▶
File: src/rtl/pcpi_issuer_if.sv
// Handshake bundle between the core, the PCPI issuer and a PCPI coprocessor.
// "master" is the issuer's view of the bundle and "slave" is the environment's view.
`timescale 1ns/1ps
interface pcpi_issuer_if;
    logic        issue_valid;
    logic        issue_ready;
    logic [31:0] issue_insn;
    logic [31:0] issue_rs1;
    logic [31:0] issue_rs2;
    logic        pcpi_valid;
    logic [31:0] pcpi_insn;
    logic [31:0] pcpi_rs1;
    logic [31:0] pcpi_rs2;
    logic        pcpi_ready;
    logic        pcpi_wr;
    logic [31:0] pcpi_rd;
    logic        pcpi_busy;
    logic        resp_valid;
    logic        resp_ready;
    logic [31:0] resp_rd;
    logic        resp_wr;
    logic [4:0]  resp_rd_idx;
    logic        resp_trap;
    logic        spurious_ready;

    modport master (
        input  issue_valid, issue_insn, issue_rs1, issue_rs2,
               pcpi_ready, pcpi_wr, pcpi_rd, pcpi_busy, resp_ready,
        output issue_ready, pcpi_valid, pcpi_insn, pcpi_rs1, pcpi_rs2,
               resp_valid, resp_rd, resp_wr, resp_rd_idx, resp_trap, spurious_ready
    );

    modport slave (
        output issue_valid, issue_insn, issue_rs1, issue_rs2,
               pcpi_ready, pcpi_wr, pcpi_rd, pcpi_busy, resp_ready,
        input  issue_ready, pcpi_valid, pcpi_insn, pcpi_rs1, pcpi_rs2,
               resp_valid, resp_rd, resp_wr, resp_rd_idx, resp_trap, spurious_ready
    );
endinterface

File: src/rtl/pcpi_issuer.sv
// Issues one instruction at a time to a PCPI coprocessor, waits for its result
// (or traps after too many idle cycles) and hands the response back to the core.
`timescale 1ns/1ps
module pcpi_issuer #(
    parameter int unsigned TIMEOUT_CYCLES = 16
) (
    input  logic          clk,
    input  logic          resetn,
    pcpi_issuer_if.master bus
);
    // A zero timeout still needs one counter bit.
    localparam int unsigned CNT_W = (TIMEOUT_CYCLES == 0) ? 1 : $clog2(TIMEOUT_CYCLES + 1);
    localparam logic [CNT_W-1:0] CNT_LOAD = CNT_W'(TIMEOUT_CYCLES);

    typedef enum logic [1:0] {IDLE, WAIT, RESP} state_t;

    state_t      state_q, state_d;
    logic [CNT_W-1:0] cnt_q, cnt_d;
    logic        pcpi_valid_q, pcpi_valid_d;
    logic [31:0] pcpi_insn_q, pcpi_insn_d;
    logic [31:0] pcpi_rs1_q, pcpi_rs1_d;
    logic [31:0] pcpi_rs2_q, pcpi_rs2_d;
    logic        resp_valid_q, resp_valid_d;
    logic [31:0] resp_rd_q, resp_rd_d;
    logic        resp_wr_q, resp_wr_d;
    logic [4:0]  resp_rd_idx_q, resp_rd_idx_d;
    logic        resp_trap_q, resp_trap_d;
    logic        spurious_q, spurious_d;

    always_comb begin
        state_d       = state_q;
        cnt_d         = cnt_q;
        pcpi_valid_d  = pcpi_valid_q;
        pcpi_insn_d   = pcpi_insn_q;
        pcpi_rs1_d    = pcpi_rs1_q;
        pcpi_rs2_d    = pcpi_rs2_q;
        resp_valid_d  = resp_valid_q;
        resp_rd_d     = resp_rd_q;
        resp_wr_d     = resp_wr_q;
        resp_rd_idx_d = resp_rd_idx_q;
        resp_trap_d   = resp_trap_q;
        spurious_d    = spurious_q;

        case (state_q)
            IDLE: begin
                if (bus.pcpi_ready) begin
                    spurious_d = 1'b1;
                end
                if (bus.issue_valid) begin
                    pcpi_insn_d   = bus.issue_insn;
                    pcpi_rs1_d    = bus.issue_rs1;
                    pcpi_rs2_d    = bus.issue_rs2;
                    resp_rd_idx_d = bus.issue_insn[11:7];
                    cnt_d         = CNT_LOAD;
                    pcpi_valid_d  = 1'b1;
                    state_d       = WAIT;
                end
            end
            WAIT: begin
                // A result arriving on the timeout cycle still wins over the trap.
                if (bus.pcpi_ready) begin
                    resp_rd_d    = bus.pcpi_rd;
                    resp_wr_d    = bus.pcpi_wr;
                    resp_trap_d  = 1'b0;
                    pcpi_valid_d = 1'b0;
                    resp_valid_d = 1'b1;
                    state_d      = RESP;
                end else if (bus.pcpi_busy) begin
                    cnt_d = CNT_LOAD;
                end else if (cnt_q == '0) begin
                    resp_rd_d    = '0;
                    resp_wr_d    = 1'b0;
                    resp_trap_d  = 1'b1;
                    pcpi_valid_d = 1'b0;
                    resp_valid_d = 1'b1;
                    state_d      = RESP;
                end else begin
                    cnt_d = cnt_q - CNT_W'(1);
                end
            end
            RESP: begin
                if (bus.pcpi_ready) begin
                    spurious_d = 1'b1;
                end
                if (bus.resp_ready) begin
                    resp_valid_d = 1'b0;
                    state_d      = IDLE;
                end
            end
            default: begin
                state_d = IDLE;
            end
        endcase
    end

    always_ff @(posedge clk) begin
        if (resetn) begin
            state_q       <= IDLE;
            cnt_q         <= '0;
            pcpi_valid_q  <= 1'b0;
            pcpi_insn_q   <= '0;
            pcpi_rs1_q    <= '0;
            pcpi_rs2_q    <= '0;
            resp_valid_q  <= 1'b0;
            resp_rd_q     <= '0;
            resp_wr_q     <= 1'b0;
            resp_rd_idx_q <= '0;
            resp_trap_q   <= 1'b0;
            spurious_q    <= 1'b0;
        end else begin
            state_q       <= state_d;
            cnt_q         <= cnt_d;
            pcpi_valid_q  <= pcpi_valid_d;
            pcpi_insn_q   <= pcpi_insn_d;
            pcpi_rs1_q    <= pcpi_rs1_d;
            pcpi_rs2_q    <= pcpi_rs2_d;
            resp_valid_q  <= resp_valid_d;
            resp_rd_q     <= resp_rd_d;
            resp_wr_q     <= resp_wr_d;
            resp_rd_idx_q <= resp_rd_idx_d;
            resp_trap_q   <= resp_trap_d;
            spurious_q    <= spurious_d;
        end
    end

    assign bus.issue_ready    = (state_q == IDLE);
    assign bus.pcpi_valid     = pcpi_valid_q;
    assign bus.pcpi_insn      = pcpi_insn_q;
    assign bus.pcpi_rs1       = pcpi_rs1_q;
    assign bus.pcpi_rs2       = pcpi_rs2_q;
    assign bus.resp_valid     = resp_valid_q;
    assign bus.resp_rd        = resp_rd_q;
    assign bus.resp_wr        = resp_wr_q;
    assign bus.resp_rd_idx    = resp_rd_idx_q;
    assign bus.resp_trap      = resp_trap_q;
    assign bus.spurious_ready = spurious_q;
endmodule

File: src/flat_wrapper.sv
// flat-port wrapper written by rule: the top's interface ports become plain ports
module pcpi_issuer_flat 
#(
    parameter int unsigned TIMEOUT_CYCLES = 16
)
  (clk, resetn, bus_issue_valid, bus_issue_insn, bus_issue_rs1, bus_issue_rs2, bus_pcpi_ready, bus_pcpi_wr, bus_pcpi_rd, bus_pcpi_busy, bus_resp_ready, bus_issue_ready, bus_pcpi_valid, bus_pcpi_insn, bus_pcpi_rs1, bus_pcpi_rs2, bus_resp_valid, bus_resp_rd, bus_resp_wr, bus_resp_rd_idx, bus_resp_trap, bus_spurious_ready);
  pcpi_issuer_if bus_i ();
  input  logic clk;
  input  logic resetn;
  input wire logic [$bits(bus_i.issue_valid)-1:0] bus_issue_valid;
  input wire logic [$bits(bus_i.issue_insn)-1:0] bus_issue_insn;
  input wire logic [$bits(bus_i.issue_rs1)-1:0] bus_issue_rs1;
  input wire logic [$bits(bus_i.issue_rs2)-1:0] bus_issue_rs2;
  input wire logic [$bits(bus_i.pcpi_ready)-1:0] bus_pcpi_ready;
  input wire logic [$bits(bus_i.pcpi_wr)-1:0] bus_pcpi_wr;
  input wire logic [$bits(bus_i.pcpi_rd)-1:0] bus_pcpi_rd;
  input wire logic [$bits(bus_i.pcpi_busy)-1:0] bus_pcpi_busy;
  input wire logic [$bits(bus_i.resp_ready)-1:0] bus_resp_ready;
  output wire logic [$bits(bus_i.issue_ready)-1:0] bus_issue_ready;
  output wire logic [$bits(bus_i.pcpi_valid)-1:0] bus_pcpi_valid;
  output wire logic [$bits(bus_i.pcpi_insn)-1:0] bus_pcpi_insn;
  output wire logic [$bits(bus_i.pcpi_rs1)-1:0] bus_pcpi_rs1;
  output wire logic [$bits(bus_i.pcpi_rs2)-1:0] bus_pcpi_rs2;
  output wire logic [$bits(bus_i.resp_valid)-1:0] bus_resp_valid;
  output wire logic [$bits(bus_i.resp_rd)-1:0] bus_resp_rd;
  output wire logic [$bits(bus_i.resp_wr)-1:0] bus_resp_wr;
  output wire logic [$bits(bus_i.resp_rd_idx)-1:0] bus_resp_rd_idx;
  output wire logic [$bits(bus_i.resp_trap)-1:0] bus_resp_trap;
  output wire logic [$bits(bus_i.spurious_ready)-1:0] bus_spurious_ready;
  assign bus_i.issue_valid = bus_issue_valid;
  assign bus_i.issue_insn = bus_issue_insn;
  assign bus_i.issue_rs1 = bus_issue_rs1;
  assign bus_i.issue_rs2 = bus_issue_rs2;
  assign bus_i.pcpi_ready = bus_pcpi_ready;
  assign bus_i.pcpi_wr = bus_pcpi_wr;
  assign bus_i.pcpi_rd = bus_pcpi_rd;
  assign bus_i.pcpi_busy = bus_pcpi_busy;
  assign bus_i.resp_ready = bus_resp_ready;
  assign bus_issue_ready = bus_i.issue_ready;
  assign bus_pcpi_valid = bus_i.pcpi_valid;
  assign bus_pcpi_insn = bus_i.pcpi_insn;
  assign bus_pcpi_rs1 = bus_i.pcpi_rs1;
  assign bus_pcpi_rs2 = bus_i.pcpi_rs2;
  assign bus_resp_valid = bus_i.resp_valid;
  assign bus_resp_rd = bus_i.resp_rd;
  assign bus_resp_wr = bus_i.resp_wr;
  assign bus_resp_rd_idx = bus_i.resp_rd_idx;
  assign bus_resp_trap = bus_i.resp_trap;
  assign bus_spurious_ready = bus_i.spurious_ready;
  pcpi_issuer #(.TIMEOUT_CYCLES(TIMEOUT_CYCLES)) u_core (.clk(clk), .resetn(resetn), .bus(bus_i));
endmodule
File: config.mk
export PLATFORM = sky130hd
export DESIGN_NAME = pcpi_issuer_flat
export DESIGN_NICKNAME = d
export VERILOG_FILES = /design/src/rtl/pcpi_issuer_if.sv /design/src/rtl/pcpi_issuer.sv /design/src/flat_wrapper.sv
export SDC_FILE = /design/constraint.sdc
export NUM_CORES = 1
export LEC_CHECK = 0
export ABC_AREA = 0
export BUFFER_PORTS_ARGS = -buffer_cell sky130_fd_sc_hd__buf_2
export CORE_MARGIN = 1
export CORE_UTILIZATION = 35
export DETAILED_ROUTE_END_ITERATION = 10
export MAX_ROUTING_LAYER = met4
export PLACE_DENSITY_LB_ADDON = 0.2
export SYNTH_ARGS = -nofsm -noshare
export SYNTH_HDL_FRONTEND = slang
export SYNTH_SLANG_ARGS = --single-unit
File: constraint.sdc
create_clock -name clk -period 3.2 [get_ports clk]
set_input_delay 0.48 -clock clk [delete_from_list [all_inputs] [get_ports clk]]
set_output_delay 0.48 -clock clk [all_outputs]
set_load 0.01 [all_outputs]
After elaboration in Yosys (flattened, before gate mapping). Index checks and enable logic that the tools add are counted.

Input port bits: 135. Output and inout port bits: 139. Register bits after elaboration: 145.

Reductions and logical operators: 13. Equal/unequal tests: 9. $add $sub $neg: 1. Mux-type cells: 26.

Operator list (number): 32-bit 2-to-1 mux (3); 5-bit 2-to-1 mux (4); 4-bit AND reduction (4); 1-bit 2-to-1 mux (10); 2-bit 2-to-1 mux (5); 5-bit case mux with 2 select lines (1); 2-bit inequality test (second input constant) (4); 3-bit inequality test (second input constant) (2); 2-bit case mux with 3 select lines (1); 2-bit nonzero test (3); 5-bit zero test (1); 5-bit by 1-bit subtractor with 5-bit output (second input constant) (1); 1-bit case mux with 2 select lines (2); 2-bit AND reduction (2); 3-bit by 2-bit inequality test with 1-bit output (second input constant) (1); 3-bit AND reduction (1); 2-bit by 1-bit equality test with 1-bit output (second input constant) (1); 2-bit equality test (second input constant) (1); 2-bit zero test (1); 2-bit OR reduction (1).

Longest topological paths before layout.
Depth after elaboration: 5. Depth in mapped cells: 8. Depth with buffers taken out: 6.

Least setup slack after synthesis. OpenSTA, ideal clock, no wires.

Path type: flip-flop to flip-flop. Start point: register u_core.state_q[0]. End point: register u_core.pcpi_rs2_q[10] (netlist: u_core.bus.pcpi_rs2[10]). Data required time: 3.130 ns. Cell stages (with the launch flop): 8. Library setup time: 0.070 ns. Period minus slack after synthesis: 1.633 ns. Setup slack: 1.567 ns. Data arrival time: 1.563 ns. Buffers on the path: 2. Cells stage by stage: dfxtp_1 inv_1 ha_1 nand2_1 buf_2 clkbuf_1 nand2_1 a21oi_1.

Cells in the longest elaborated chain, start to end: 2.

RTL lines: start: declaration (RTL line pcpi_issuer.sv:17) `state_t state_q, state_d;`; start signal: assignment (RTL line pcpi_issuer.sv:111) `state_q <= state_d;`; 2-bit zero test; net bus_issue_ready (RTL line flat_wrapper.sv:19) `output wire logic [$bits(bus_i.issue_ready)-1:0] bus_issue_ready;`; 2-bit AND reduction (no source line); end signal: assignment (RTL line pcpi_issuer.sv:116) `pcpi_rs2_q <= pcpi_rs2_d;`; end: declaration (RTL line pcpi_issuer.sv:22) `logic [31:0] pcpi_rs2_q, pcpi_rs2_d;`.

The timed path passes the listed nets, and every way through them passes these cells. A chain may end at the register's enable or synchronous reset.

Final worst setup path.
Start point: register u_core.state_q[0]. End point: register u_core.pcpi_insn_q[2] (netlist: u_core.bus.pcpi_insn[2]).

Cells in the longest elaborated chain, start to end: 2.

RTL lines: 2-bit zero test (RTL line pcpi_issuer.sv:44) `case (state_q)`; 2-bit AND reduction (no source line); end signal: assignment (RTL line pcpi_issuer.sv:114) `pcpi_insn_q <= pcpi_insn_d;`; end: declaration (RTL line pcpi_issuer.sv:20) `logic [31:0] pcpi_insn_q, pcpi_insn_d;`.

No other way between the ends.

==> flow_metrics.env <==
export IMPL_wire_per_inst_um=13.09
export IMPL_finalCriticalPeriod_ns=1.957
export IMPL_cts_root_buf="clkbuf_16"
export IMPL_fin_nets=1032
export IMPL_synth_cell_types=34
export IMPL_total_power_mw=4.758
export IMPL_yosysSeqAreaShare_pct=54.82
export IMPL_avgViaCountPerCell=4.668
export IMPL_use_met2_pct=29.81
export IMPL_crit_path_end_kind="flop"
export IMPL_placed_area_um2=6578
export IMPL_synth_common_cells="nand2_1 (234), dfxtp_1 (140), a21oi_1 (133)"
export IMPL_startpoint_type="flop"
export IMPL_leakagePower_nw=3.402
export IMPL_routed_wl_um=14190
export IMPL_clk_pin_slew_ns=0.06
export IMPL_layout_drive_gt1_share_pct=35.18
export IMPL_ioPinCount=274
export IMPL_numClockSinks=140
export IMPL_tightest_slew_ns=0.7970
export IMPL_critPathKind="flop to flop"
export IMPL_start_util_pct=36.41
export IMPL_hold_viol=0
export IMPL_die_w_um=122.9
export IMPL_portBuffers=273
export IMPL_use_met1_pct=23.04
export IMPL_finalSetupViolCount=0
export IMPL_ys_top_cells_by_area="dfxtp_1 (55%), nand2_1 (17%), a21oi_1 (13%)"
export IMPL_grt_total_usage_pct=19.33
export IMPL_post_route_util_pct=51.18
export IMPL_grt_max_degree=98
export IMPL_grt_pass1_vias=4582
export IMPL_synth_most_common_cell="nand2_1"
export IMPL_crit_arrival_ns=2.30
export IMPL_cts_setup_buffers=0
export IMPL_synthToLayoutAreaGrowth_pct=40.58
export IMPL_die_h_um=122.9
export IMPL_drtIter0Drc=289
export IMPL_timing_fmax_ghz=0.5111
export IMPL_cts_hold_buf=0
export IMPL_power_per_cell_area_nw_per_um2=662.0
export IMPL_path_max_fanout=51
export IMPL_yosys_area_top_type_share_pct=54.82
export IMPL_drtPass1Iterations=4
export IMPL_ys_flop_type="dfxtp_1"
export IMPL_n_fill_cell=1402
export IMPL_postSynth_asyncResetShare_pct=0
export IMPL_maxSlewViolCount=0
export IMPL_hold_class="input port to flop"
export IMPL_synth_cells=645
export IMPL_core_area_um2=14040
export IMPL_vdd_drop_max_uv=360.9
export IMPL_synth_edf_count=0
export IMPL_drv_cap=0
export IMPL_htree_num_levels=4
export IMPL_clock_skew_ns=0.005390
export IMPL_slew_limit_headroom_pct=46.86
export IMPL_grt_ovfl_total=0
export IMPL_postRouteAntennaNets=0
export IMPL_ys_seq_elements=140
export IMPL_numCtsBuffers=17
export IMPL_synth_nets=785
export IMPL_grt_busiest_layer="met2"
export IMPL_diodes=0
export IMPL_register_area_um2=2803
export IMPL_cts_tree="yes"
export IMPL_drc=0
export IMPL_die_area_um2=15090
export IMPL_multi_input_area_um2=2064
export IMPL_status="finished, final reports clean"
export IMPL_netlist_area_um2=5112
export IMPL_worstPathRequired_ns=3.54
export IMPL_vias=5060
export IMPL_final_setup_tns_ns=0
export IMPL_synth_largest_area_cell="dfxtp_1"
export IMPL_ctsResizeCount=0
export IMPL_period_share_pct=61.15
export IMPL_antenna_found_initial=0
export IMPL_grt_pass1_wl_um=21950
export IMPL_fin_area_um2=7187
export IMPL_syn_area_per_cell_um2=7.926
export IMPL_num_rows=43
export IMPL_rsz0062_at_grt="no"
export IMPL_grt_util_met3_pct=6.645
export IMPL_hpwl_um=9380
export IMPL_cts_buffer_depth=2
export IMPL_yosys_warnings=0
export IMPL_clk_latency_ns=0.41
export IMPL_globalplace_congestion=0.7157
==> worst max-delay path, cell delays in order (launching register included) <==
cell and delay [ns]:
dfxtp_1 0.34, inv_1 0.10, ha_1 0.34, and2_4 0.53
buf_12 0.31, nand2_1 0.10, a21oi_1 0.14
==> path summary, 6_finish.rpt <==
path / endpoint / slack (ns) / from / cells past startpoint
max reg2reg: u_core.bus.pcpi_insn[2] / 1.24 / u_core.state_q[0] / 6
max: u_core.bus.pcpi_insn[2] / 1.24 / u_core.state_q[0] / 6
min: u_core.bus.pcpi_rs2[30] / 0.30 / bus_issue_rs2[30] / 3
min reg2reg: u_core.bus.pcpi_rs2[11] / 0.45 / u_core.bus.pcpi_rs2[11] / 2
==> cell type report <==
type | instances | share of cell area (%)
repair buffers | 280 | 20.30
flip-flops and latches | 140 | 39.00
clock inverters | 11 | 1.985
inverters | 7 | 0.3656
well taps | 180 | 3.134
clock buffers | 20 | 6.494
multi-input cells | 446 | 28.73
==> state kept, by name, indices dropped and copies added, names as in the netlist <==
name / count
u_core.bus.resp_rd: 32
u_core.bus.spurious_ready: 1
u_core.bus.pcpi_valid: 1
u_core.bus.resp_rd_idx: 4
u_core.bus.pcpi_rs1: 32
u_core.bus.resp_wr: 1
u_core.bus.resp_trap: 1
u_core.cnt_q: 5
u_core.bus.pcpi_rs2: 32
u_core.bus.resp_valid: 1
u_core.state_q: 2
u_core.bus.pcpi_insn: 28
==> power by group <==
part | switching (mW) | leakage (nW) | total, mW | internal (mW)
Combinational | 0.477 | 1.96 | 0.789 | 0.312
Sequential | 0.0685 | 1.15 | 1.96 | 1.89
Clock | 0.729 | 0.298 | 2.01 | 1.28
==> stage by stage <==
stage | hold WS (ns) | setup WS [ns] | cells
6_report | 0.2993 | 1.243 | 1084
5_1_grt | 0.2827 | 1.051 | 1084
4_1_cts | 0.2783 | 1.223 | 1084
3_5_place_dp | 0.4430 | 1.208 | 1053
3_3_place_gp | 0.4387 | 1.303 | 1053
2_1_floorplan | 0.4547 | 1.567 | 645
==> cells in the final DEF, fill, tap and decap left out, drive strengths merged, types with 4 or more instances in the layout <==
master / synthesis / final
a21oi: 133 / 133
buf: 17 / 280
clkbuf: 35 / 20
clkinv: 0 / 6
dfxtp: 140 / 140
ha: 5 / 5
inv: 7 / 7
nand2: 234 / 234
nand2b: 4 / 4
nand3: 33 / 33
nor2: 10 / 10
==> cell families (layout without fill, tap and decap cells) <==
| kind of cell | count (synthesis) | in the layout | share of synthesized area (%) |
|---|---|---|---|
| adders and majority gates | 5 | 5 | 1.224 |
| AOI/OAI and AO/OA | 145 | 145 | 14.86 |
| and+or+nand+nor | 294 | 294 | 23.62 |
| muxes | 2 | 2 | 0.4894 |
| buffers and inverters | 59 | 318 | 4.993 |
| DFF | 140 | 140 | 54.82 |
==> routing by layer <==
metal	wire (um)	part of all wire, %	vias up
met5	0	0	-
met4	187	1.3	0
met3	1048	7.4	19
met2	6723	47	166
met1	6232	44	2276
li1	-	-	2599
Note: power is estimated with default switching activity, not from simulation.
◀
Which lines above include the word "decap"? Pick them out and copy them.

==> cells in the final DEF, fill, tap and decap left out, drive strengths merged, types with 4 or more instances in the layout <==
==> cell families (layout without fill, tap and decap cells) <==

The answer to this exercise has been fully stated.